> **Exercise details**
In the records, find each line where "capacitance" occurs, and copy it.

> **Input for this task**
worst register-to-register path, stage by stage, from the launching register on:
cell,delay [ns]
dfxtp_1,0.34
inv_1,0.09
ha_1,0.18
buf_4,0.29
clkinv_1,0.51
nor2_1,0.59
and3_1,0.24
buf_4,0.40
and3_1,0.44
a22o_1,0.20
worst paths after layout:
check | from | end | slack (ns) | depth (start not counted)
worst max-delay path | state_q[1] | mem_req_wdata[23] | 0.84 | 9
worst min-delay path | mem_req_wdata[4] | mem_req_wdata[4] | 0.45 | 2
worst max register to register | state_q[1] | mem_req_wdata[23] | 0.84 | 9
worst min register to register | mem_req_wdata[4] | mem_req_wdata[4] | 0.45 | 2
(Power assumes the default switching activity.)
--- config.mk ---
export PLATFORM = sky130hd
export DESIGN_NAME = tdm8_slot_demux_flat
export DESIGN_NICKNAME = d
export VERILOG_FILES = /design/src/rtl/tdm8_slot_demux_if.sv /design/src/rtl/tdm8_slot_demux.sv /design/src/flat_wrapper.sv
export SDC_FILE = /design/constraint.sdc
export NUM_CORES = 1
export LEC_CHECK = 0
export ABC_CLOCK_PERIOD_IN_PS = 5030
export CORE_ASPECT_RATIO = 2
export CORE_MARGIN = 4
export CORE_UTILIZATION = 55
export CTS_BUF_LIST = sky130_fd_sc_hd__clkbuf_2
export CTS_CLUSTER_DIAMETER = 150
export DETAILED_ROUTE_END_ITERATION = 10
export PLACE_DENSITY_LB_ADDON = 0.08
export RECOVER_POWER = 50
export SLEW_MARGIN = 20
export SYNTH_ARGS = -nofsm -noshare
export SYNTH_HDL_FRONTEND = slang
export SYNTH_SLANG_ARGS = --single-unit
--- constraint.sdc ---
create_clock -name clk -period 5.03 [get_ports clk]
set_input_delay 0.7545 -clock clk [delete_from_list [all_inputs] [get_ports clk]]
set_output_delay 0.7545 -clock clk [all_outputs]
set_load 0.05 [all_outputs]
--- src/rtl/tdm8_slot_demux_if.sv ---
// Link and frame-output bundle for the 8-channel TDM receive demux.
// Optional parity signals appear when TDM_PARITY_EN is defined.
interface tdm8_slot_demux_if #(
  parameter int W = 4
);

  logic [W-1:0]   din;
  logic           din_valid;
  logic           frame_sync;
  logic [8*W-1:0] ch_out;
  logic           frame_valid;
  logic           sync_err;
  logic           locked;
  logic [2:0]     slot;
`ifdef TDM_PARITY_EN
  logic           din_par;
  logic           par_err;
`endif

  // master is the link/consumer side, slave is the demux itself
  modport master (
`ifdef TDM_PARITY_EN
    output din_par,
    input  par_err,
`endif
    output din,
    output din_valid,
    output frame_sync,
    input  ch_out,
    input  frame_valid,
    input  sync_err,
    input  locked,
    input  slot
  );

  modport slave (
`ifdef TDM_PARITY_EN
    input  din_par,
    output par_err,
`endif
    input  din,
    input  din_valid,
    input  frame_sync,
    output ch_out,
    output frame_valid,
    output sync_err,
    output locked,
    output slot
  );

endinterface

--- src/rtl/tdm8_slot_demux.sv ---
// Receive-side 8-channel TDM demux: hunts for frame_sync, assembles slots into a shadow frame
// and publishes complete frames atomically. Define TDM_PARITY_EN to add per-beat even-parity checking.
module tdm8_slot_demux #(
  parameter int W = 4
) (
  input  logic                clk,
  input  logic                rst_n,
  tdm8_slot_demux_if.slave    bus
);

  typedef enum logic [0:0] {
    HUNT    = 1'b0,
    RECEIVE = 1'b1
  } state_t;

  state_t         r_state;
  logic [2:0]     r_slot;
  logic [8*W-1:0] r_shadow;
  logic [8*W-1:0] r_chOut;
  logic           r_frameValid;
  logic           r_syncErr;
  logic [8*W-1:0] w_fullFrame;

  // The slot-7 beat is merged directly so ch_out updates on the same edge it arrives
  assign w_fullFrame = {bus.din, r_shadow[7*W-1:0]};

`ifdef TDM_PARITY_EN
  logic r_frameBad;
  logic r_parErr;
  logic w_parBad;

  assign w_parBad    = (^bus.din) != bus.din_par;
  assign bus.par_err = r_parErr;
`endif

  always_ff @(posedge clk or negedge rst_n) begin
    if (!rst_n) begin
      r_state      <= HUNT;
      r_slot       <= 3'd0;
      r_shadow     <= '0;
      r_chOut      <= '0;
      r_frameValid <= 1'b0;
      r_syncErr    <= 1'b0;
`ifdef TDM_PARITY_EN
      r_frameBad   <= 1'b0;
      r_parErr     <= 1'b0;
`endif
    end else begin
      r_frameValid <= 1'b0;
      r_syncErr    <= 1'b0;
`ifdef TDM_PARITY_EN
      r_parErr     <= 1'b0;
`endif
      if (bus.din_valid) begin
        unique case (r_state)
          HUNT: begin
            if (bus.frame_sync) begin
              r_shadow[W-1:0] <= bus.din;
              r_slot          <= 3'd1;
              r_state         <= RECEIVE;
`ifdef TDM_PARITY_EN
              r_frameBad      <= 1'b0;
`endif
            end
          end

          RECEIVE: begin
            if (bus.frame_sync) begin
              // Sync anywhere but slot 0 restarts the frame on this beat
              r_syncErr       <= (r_slot != 3'd0);
              r_shadow[W-1:0] <= bus.din;
              r_slot          <= 3'd1;
`ifdef TDM_PARITY_EN
              r_frameBad      <= w_parBad;
`endif
            end else if (r_slot == 3'd0) begin
              r_syncErr <= 1'b1;
              r_state   <= HUNT;
            end else if (r_slot == 3'd7) begin
              r_shadow[7*W +: W] <= bus.din;
              r_slot             <= 3'd0;
`ifdef TDM_PARITY_EN
              if (r_frameBad || w_parBad) begin
                r_parErr <= 1'b1;
              end else begin
                r_chOut      <= w_fullFrame;
                r_frameValid <= 1'b1;
              end
`else
              r_chOut      <= w_fullFrame;
              r_frameValid <= 1'b1;
`endif
            end else begin
              r_shadow[int'(r_slot)*W +: W] <= bus.din;
              r_slot                        <= r_slot + 3'd1;
`ifdef TDM_PARITY_EN
              r_frameBad                    <= r_frameBad | w_parBad;
`endif
            end
          end

          default: begin
            r_state <= HUNT;
            r_slot  <= 3'd0;
          end
        endcase
      end
    end
  end

  assign bus.ch_out      = r_chOut;
  assign bus.frame_valid = r_frameValid;
  assign bus.sync_err    = r_syncErr;
  assign bus.locked      = (r_state == RECEIVE);
  assign bus.slot        = r_slot;

endmodule

--- src/flat_wrapper.sv ---
// flat-port wrapper written by rule: the top's interface ports become plain ports
module tdm8_slot_demux_flat 
#(
  parameter int W = 4
)
  (clk, rst_n, bus_din, bus_din_valid, bus_frame_sync, bus_ch_out, bus_frame_valid, bus_sync_err, bus_locked, bus_slot);
  tdm8_slot_demux_if #(.W(W)) bus_i ();
  input  logic clk;
  input  logic rst_n;
  input wire logic [$bits(bus_i.din)-1:0] bus_din;
  input wire logic [$bits(bus_i.din_valid)-1:0] bus_din_valid;
  input wire logic [$bits(bus_i.frame_sync)-1:0] bus_frame_sync;
  output wire logic [$bits(bus_i.ch_out)-1:0] bus_ch_out;
  output wire logic [$bits(bus_i.frame_valid)-1:0] bus_frame_valid;
  output wire logic [$bits(bus_i.sync_err)-1:0] bus_sync_err;
  output wire logic [$bits(bus_i.locked)-1:0] bus_locked;
  output wire logic [$bits(bus_i.slot)-1:0] bus_slot;
  assign bus_i.din = bus_din;
  assign bus_i.din_valid = bus_din_valid;
  assign bus_i.frame_sync = bus_frame_sync;
  assign bus_ch_out = bus_i.ch_out;
  assign bus_frame_valid = bus_i.frame_valid;
  assign bus_sync_err = bus_i.sync_err;
  assign bus_locked = bus_i.locked;
  assign bus_slot = bus_i.slot;
  tdm8_slot_demux #(.W(W)) u_core (.clk(clk), .rst_n(rst_n), .bus(bus_i));
endmodule
==> results of run 1 <==
routing by layer:
layer | global-route usage (%) | wire (µm) | vias up
li1 | - | - | 747
met1 | 19.82 | 1931 | 852
met2 | 33.66 | 2968 | 49
met3 | 5.663 | 246 | 4
met4 | 7.960 | 63 | 0
met5 | 0 | 0 | -
cell families (layout without fill, tap and decap cells):
logic type | after synthesis | after routing | share of synthesized area (%)
flip-flops | 66 | 66 | 61.17
multiplexers | 61 | 61 | 25.44
AO/OA/AOI/OAI | 11 | 11 | 3.012
AND/OR/NAND/NOR | 22 | 22 | 5.514
adder cells (fa/ha/maj) | 6 | 6 | 2.780
buffers and inverters | 12 | 68 | 2.085
worst paths after layout:
kind	from	to	slack (ns)	cells past startpoint
hold / removal	u_core.r_shadow[11]	u_core.r_shadow[11]	0.52	1
max in group clk	u_core.bus.slot[0]	u_core.bus.ch_out[2]	2.15	8
hold reg to reg	u_core.r_shadow[11]	u_core.r_shadow[11]	0.52	1
setup reg to reg	u_core.bus.slot[0]	u_core.bus.ch_out[2]	2.15	8
min in group asynchronous	rst_n	u_core.bus.ch_out[26]	1.49	2
setup / recovery	rst_n	u_core.r_shadow[11]	1.69	2
cell usage in the layout, fill, tap and decap left out, types with 2 or more instances in the layout:
master	n
nand3b_1	2
and3_1	2
ha_1	6
o21ai_0	2
mux2_2	61
nor3_1	3
nor2b_1	2
bufinv_16	2
dfrtp_1	66
nor2_1	4
inv_1	5
clkdlybuf4s50_1	44
nand4_1	2
clkinv_1	2
nor4b_1	2
clkbuf_2	10
per-stage QoR:
| step | power [mW] | cells | hold WS [ns] | cell area (µm²) |
|---|---|---|---|---|
| after floorplan | 1.417 | 178 | 0.4589 | 2700 |
| after global placement | 1.665 | 273 | 0.4844 | 3192 |
| after detailed placement | 1.710 | 273 | 0.4929 | 3192 |
| after CTS | 2.055 | 289 | 0.4200 | 3323 |
| after global routing | 2.131 | 289 | 0.5410 | 3307 |
| final | 2.024 | 289 | 0.5224 | 3307 |
power groups by stage:
stage	clock network [mW]	registers, mW	logic, mW
floorplan	0	1.10	0.321
finish	0.341	0.810	0.873
global placement	0	0.809	0.856
CTS	0.353	0.813	0.889
detailed placement	0	0.825	0.884
global route	0.375	0.836	0.921
registers in the layout, indices dropped and copies added (netlist names):
register                count
u_core.bus.sync_err         1
u_core.bus.frame_valid      1
u_core.bus.ch_out          32
u_core.bus.slot             3
u_core.bus.locked           1
u_core.r_shadow            28
cell type report:
cell class	count	area share [%]
clock buffer	10	1.513
clock inverter	6	2.459
inverter	5	0.5675
multi-input combinational	100	29.63
sequential	66	49.94
tap	55	2.081
timing repair buffer	47	13.81
==> results.sh, run 1 <==
export IMPL_path_clk_slew_ns=0.16
export IMPL_cts_tree="done"
export IMPL_row_count=35
export IMPL_coreArea_mm2=0.004686
export IMPL_drc=0
export IMPL_antenna_found_initial=0
export IMPL_grt_pass1_wl_um=8611
export IMPL_slew_headroom_pct=-122.6
export IMPL_fmax_mhz=299.5
export IMPL_start_util_pct=57.62
export IMPL_synthCells=178
export IMPL_cts_setup_buffers=0
export IMPL_drt_initial_drc_count=37
export IMPL_status="finished, violations left"
export IMPL_synthTopCellsByCount="dfrtp_1 (66), mux2_2 (61), buf_2 (6), ha_1 (6), inv_1 (5)"
export IMPL_syn_nets=192
export IMPL_synth_seq_cells=66
export IMPL_crit_family="buffers and inverters"
export IMPL_max_slew_worst_pin_slew_ns=3.339
export IMPL_synth_async_reset_ratio_pct=100.0
export IMPL_critPathArrivalTime_ns=3.21
export IMPL_ys_warn_count=0
export IMPL_p_sw_uw=805.9
export IMPL_timing_setup_tns_ns=0
export IMPL_portBuffers=45
export IMPL_rsz0062_at_grt="no"
export IMPL_hp_class="flop to flop"
export IMPL_die_h_um=107.1
export IMPL_violations="max-capacitance violations, max-slew violations"
export IMPL_syn_area_per_cell_um2=15.17
export IMPL_diodes=0
export IMPL_crit_fanout=66
export IMPL_internal_power_mw=1.218
export IMPL_ant_nets=0
export IMPL_synth_top_area_share_pct=61.17
export IMPL_path_cells="buf_2 -> clkbuf_1"
export IMPL_critPathKind="input port to async pin"
export IMPL_seqCellArea_mm2=0.001652
export IMPL_synthTopCellsByArea="dfrtp_1 (61%), mux2_2 (25%), ha_1 (2.8%), buf_2 (1.1%), inv_1 (0.70%)"
export IMPL_clkSinkCount=66
export IMPL_finClkSkew_ns=0.009977
export IMPL_synth_largest_area_cell="dfrtp_1"
export IMPL_cpPeakStageDelay_ns=2.35
export IMPL_ios=46
export IMPL_area_growth_pct=22.47
export IMPL_clk_latency_ns=0.47
export IMPL_clkPwrFrac_pct=16.8
export IMPL_drt_wl_total_um=5211
export IMPL_cap_violations=1
export IMPL_place_ws_ns=1.783
export IMPL_fin_ws_ns=1.691
export IMPL_required_ns=4.90
export IMPL_dr_pass1_iters=4
export IMPL_grt_overflow=0
export IMPL_dieArea_mm2=0.006162
export IMPL_hpwlAfterDp_um=3810
export IMPL_finalCriticalPeriod_ns=3.339
export IMPL_finalNetCount=243
export IMPL_power_density_mw_per_mm2=612.1
export IMPL_post_cts_resize_count=0
export IMPL_worstSetupEndpointType="async pin"
export IMPL_h_tree_depth=3
export IMPL_seqPwrFrac_pct=40.0
export IMPL_fillers=332
export IMPL_final_util_pct=70.57
export IMPL_netSwitchingFraction_pct=39.82
export IMPL_grt_total_usage_pct=18.85
export IMPL_grt_max_degree=67
export IMPL_grt_pass1_vias=1770
export IMPL_numCtsBuffers=9
export IMPL_clockBufferDepth=2
export IMPL_place_congestion=0.9424
export IMPL_syn_cell_area_mm2=0.002700
export IMPL_startpoint_type="input port"
export IMPL_critPathBufInv=2
export IMPL_finalCritPeriodShare_pct=66.39
export IMPL_drive_gt1_share_pct=33.76
export IMPL_maxSlewViolCount=67
export IMPL_hold_viol_final=0
export IMPL_ys_types=28
export IMPL_die_x_um=57.55
export IMPL_viasPerCell=5.716
export IMPL_routed_via_count=1652
export IMPL_multi_input_area_um2=979.7
export IMPL_synth_ff_type="dfrtp_1"
export IMPL_ir_drop_uv=394.5
export IMPL_synth_yosys_seq_area_share_pct=61.17
export IMPL_p_leak_nw=1.589
export IMPL_ctsHoldBuffers=0
export IMPL_setup_viol=0
export IMPL_cp_slowest_cell="clkbuf_1"
export IMPL_comb_power_share_pct=43.1
export IMPL_synth_most_common_cell="dfrtp_1"
export IMPL_root_buffer="clkbuf_2"
export IMPL_synth_edff_count=0
export IMPL_wl_per_cell_um=18.03
(Power assumes the default switching activity.)
==> run 2, diff against run 1 <==
- ABC_CLOCK_PERIOD_IN_PS: 5030 -> 3250
- CORE_UTILIZATION: 55 -> 54
- clock period: 5.03 -> 3.25 ns (I/O delays scaled with it)
==> run 2 against run 1 <==
  * The run still ends with max-capacitance violations, max-slew violations left
  * Global-route usage increased by 1.0 points
  * Sequential share of layout area about the same
  * Cell count grew 0.69%
  * Cell area about the same
  * Largest cell class unchanged
  * Clock-buffer cell count decreased by 1
==> results.sh, run 2 (same netlist as run 1, synthesis figures left out) <==
export IMPL_status="finished, violations left"
export IMPL_violations="max-capacitance violations, max-slew violations"
export IMPL_final_common_cell="dfrtp_1"
export IMPL_r2r_start="u_core.bus.slot[0]"
export IMPL_antenna_found_initial=0
export IMPL_r2r_end="u_core.r_shadow[3]"
export IMPL_finalNetCount=243
export IMPL_post_cts_resize_count=0
export IMPL_diodes=0
export IMPL_clk_latency_ns=0.51
export IMPL_timing_setup_tns_ns=0
export IMPL_root_buffer="clkbuf_2"
export IMPL_crit_fanout=6
export IMPL_numCtsBuffers=9
export IMPL_die_h_um=108
export IMPL_clockBufferDepth=2
export IMPL_startpoint_type="flop"
export IMPL_row_count=36
export IMPL_die_x_um=58
export IMPL_ctsHoldBuffers=0
export IMPL_cts_tree="done"
export IMPL_rsz0062_at_grt="no"
export IMPL_clkSinkCount=66
export IMPL_wl_per_cell_um=18.41
export IMPL_drive_gt1_share_pct=33.76
export IMPL_drt_initial_drc_count=55
export IMPL_coreArea_mm2=0.004865
export IMPL_viasPerCell=5.588
export IMPL_power_density_mw_per_mm2=944.6
export IMPL_p_leak_nw=1.612
export IMPL_largest_reg_flops=32
export IMPL_finalCriticalPeriod_ns=2.638
export IMPL_cts_setup_buffers=0
export IMPL_dr_pass1_iters=6
export IMPL_drt_wl_total_um=5358
export IMPL_hold_path_depth=1
export IMPL_drc=0
export IMPL_r2r_worst_path_cells=8
export IMPL_dpl_cell_count=275
export IMPL_ant_nets=0
export IMPL_worstSetupEndpointType="flop"
export IMPL_routed_via_count=1626
export IMPL_path_clk_slew_ns=0.17
export IMPL_slew_headroom_pct=-35.22
export IMPL_finalCritPeriodShare_pct=81.17
export IMPL_hp_class="flop to flop"
export IMPL_cap_violations=1
export IMPL_maxSlewViolCount=41
export IMPL_portBuffers=45
export IMPL_setup_viol=0
export IMPL_required_ns=3.66
export IMPL_final_util_pct=68.00
export IMPL_grt_total_usage_pct=19.89
export IMPL_r2r_slack_ns=0.61
export IMPL_max_slew_worst_pin_slew_ns=2.028
export IMPL_timing_hold_ws_ns=0.5208
export IMPL_critPathArrivalTime_ns=3.05
export IMPL_h_tree_depth=3
export IMPL_ir_drop_uv=711.1
export IMPL_grt_pass1_wl_um=9018
export IMPL_start_util_pct=55.50
export IMPL_hold_viol_final=0
export IMPL_grt_max_degree=41
export IMPL_layout_common_cells="dfrtp_1 (66), mux2_2 (61), clkdlybuf4s50_1 (35)"
export IMPL_grt_overflow=0
export IMPL_dieArea_mm2=0.006264
export IMPL_hold_end="u_core.r_shadow[15]"
export IMPL_hpwlAfterDp_um=3866
export IMPL_critPathKind="flop to flop"
export IMPL_grt_pass1_vias=1817
export IMPL_ios=46
export IMPL_area_growth_pct=22.52
export IMPL_finClkSkew_ns=0.02657
export IMPL_hp_start="u_core.r_shadow[15]"
export IMPL_instances_no_fill=291
export IMPL_fmax_mhz=379.1
export IMPL_place_congestion=0.9771
## run 2: cell types whose count changed in the layout (fill, tap and decap cells not counted)
| cell | change |
|---|---|
| and4b_1 | -1 |
| and4b_2 | +1 |
| buf_2 | -1 |
| clkdlybuf4s50_1 | -9 |
| clkinv_1 | +1 |
| clkinv_4 | -1 |
| clkinvlp_4 | +1 |
| dlygate4sd3_1 | +9 |
## run 2: final cells by class
cell class / instances / area, µm²
Clock inverter: 7 / 83.83
Timing Repair Buffer: 47 / 456.7
Multi-Input combinational cell: 100 / 980.9
Sequential cell: 66 / 1652
Fill cell: 370 / 1556
Inverter: 5 / 18.77
Clock buffer: 9 / 45.04
Tap cell: 57 / 71.32
## run 2: worst max path at each step
stage | startpoint | endpoint | slack (ns) | depth (start not counted)
after CTS | u_core.bus.locked | bus_locked | 0.80 | 1
after global routing | u_core.bus.slot[0] | u_core.r_shadow[0] | 0.46 | 8
after global placement | bus_frame_sync | u_core.r_shadow[0] | 0.82 | 7
final | u_core.bus.slot[0] | u_core.r_shadow[3] | 0.61 | 8
after detailed placement | bus_frame_sync | u_core.r_shadow[0] | 0.66 | 7
after floorplan | u_core.bus.slot[0] | u_core.r_shadow[0] | 0.76 | 7
## run 2: worst max-delay path: stages (launching register included)
cell and delay, ns:
dfrtp_1 0.46, inv_1 0.15, ha_1 0.25, ha_1 0.27, ha_1 0.30, a21boi_0 0.45, nand2_1 0.14, o31ai_2 0.14
mux2_2 0.38
## run 2: stage by stage
| step | instance area [µm²] | total power [mW] | setup WS, ns |
|---|---|---|---|
| after floorplan | 2700 | 2.193 | 0.7640 |
| after global placement | 3194 | 2.572 | 0.8207 |
| after detailed placement | 3194 | 2.645 | 0.6551 |
| after CTS | 3323 | 3.181 | 0.7953 |
| after global routing | 3308 | 3.307 | 0.4614 |
| final | 3308 | 3.125 | 0.6119 |
## run 2: routing by layer
metal,vias up,global-route usage [%],share of wire (%)
li1,743,-,-
met1,811,22.01,37
met2,58,33.25,54
met3,14,4.182,5.1
met4,0,13.60,3.5
met5,-,0,0
## run 2: power breakdown
group / leakage [nW] / total [mW] / switching (mW) / internal (mW)
sequential: 0.875 / 1.25 / 0.167 / 1.09
combinational: 0.663 / 1.34 / 0.805 / 0.534
clock: 0.0744 / 0.531 / 0.286 / 0.246
==> RTL change, RTL diff (config.mk and constraints of run 1) <==
`W` is set to 4 in 3 places; all go to 6.
--- a/src/rtl/tdm8_slot_demux_if.sv
+++ b/src/rtl/tdm8_slot_demux_if.sv
@@ -2,5 +2,5 @@
 // Optional parity signals appear when TDM_PARITY_EN is defined.
 interface tdm8_slot_demux_if #(
-  parameter int W = 4
+  parameter int W = 6
 );
 
--- a/src/rtl/tdm8_slot_demux.sv
+++ b/src/rtl/tdm8_slot_demux.sv
@@ -2,5 +2,5 @@
 // and publishes complete frames atomically. Define TDM_PARITY_EN to add per-beat even-parity checking.
 module tdm8_slot_demux #(
-  parameter int W = 4
+  parameter int W = 6
 ) (
   input  logic                clk,
--- a/src/flat_wrapper.sv
+++ b/src/flat_wrapper.sv
@@ -2,5 +2,5 @@
 module tdm8_slot_demux_flat 
 #(
-  parameter int W = 4
+  parameter int W = 6
 )
   (clk, rst_n, bus_din, bus_din_valid, bus_frame_sync, bus_ch_out, bus_frame_valid, bus_sync_err, bus_locked, bus_slot);
Interface: changed (resized bus_ch_out and bus_din); port bits go from 46 to 64. The function was not compared with the original's and may differ.
==> RTL change against run 1 <==
- the flow still finishes with violations (capacitance limit, slew limit)
- worst setup slack worse by 0.72 ns
- final cell count up 110%
- first-iteration DRC count rose to 7.4 times the old value
- sequential cell count up 30
- fmax down 18%
- wire length up 150%
- total power up 67%
- synthesized area up 89%
- register-to-register slack worse by 1.2 ns
- count of clock-buffer cells in the layout unchanged
- final area up 78%
- critical endpoint is now u_core.r_shadow[4]
- largest power group unchanged
- highest routed layer unchanged
==> RTL change: results (changes against run 1) <==
Largest register FFs - 48 (was 32)
Outcome - complete, but fails checks (unchanged)
Peak supply drop - 0.0003363 V (was 0.0003945 V)
Slowest Stage Delay on Critical Path - 0.67 ns (was 2.35 ns)
Clock edge transition at the registers on the reported setup and hold paths - 0.28 ns (was 0.16 ns)
Worst-path maximum fanout - 21 (was 66)
Area occupied by multi-input gates - 0.002507 mm^2 (was 979.7 um^2)
Clock insertion delay at the later pin of the skew report - 0.62 ns (was 0.47 ns)
Via count of the first global-routing pass - 3,990 (was 1,770)
Failing checks - capacitance limit, slew limit (unchanged)
Via total after detailed routing - 3,760 (was 1,652)
Met3 global-route usage - 0.04863 (was 0.05663)
Post-synthesis xor/xnor area fraction - 0.01863 (was 0)
Pwr Total - 3.375 mW (was 2.024 mW)
Max Slew Vio Count - 47 (was 67)
Power in combinational cells - 1.88 mW (was 0.873 mW)
Port bufs - 63 (was 45)
Final Instance Count excl. Fillers - 603 (was 289)
Reported max-cap violation count - 1 (unchanged)
Number of DRC violations after detailed-routing iteration 0 - 272 (was 37)
Post-synthesis sequential area ratio - 0.4706 (was 0.6117)
Met2 wire len - 6837 um (was 2968 um)
Metal3 WL - 601 um (was 246 um)
Multi-input comb cells - 308 (was 100)
Last weighted congestion value of the routability-driven placer - 0.9116 (was 0.9424)
Number of diodes - 1 (was 0)
Met1 track demand over resource - 0.2730 (was 0.1982)
Endpoint arrival time on the critical path - 4.60 ns (was 3.21 ns)
Compound-cell area share of the yosys netlist - 0.1034 (was 0.03012)
-- RTL change: cell count changes after synthesis, sizes merged, moves of 7 or more --
| cell | before | now |
|---|---|---|
| nand2 | 2 | 27 |
| clkbuf | 0 | 17 |
| a21oi | 1 | 11 |
| dfrtp | 66 | 96 |
| mux2 | 61 | 88 |
| nand4 | 2 | 9 |
| o21ai | 2 | 14 |
| buf | 7 | 15 |
| nand3 | 0 | 15 |
| nor2 | 4 | 18 |
| or3 | 0 | 10 |
-- RTL change: final timing paths --
check / start / slack (ns) / endpoint / depth (start not counted)
worst max-delay path: u_core.bus.slot[1] / 0.97 / u_core.r_shadow[4] / 12
worst max register to register: u_core.bus.slot[1] / 0.97 / u_core.r_shadow[4] / 12
max in group asynchronous: rst_n / 1.94 / u_core.bus.ch_out[17] / 2
worst min-delay path: u_core.r_shadow[14] / 0.53 / u_core.r_shadow[14] / 1
worst min register to register: u_core.r_shadow[14] / 0.53 / u_core.r_shadow[14] / 1
min in group asynchronous: rst_n / 0.82 / u_core.bus.frame_valid / 1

> **Written solution**
export IMPL_violations="max-capacitance violations, max-slew violations"
  * The run still ends with max-capacitance violations, max-slew violations left
export IMPL_violations="max-capacitance violations, max-slew violations"
- the flow still finishes with violations (capacitance limit, slew limit)
Failing checks - capacitance limit, slew limit (unchanged)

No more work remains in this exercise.